§ INPUT RECORDS
════

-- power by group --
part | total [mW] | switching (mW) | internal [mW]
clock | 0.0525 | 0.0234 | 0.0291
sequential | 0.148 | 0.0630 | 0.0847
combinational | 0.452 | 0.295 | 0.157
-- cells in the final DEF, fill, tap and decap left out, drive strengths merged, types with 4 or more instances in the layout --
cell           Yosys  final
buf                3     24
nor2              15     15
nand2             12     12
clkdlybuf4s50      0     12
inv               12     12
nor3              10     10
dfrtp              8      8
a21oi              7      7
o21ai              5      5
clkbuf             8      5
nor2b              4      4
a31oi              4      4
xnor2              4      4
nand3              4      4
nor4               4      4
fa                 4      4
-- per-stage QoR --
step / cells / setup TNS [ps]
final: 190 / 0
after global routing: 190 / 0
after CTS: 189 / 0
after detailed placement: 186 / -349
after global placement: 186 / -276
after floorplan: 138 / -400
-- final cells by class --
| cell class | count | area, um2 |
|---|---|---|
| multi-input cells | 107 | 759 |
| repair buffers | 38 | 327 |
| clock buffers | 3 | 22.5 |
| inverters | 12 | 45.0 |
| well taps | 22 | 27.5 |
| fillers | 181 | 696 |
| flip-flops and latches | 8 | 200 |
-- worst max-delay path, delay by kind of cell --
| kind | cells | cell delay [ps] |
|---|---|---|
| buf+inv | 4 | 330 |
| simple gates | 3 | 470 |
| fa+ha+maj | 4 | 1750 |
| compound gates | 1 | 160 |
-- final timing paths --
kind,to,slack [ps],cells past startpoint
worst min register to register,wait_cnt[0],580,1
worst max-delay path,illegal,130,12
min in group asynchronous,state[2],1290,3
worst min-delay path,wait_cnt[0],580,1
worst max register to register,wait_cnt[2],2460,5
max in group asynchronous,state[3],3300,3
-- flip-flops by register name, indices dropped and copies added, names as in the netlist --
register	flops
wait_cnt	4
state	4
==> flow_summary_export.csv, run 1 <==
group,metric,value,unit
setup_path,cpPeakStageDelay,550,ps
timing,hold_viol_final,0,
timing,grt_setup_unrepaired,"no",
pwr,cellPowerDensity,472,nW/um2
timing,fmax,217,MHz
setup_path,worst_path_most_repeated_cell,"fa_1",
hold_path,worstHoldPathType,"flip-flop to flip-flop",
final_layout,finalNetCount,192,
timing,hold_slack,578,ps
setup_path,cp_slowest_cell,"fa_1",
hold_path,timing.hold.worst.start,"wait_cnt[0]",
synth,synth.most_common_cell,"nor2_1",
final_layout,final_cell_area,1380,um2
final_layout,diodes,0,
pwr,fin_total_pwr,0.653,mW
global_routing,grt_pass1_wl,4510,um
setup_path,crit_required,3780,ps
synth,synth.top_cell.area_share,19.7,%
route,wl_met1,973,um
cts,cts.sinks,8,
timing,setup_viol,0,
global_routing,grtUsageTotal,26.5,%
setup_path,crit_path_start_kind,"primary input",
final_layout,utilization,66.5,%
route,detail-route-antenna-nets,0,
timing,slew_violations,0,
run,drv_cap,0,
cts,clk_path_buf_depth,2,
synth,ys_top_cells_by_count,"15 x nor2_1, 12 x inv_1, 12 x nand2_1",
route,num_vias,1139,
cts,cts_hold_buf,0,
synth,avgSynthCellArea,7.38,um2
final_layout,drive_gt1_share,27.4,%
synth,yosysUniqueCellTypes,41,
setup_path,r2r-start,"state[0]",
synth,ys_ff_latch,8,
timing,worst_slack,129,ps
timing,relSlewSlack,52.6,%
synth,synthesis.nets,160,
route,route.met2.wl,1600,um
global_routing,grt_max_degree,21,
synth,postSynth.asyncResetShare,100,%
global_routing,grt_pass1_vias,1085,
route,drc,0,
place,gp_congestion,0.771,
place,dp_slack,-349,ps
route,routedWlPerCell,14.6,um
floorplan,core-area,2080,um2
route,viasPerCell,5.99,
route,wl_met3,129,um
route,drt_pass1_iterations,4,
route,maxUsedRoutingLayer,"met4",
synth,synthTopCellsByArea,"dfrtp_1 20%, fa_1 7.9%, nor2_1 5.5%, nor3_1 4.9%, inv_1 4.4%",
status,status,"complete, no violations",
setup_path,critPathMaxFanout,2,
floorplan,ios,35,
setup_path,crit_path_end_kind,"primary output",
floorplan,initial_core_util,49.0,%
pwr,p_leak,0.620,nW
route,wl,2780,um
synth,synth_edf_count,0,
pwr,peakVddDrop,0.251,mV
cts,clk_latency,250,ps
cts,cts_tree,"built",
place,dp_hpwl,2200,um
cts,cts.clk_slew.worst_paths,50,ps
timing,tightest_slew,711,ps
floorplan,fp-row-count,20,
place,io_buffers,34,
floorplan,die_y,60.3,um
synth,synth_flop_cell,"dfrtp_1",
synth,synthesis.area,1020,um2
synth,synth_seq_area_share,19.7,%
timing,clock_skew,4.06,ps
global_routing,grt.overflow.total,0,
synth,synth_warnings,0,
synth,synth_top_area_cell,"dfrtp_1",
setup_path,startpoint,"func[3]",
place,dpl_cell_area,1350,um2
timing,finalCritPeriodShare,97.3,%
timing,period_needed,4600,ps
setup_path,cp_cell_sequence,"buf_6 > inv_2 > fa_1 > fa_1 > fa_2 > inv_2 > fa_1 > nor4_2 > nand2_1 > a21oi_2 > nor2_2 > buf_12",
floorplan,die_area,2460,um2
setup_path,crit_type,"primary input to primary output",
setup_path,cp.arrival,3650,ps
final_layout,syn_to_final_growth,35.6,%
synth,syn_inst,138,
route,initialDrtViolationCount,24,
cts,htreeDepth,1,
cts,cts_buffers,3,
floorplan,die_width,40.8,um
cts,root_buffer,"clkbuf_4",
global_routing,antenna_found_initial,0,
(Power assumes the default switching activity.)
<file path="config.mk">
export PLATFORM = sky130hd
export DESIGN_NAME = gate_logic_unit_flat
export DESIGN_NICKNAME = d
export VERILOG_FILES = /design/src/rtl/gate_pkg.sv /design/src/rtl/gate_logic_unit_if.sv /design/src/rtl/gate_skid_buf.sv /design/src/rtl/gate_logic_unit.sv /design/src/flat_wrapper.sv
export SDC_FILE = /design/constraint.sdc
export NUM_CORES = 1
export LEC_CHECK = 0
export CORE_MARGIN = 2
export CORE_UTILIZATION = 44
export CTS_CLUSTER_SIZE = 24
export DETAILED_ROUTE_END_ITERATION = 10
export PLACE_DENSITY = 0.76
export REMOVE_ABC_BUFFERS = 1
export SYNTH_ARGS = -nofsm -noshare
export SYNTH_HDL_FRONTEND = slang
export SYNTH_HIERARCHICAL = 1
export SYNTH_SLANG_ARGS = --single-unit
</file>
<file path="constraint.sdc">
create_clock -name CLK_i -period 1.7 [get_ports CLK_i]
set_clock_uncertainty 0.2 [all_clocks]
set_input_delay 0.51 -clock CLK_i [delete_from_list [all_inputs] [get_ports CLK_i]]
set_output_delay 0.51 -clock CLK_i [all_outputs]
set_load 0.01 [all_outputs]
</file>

════

§ PROBLEM STATEMENT
Go over the data above and copy every line that has the word "primary" in it.

§ RESPONSE TO THE TASK
setup_path,crit_path_start_kind,"primary input",
setup_path,crit_path_end_kind,"primary output",
setup_path,crit_type,"primary input to primary output",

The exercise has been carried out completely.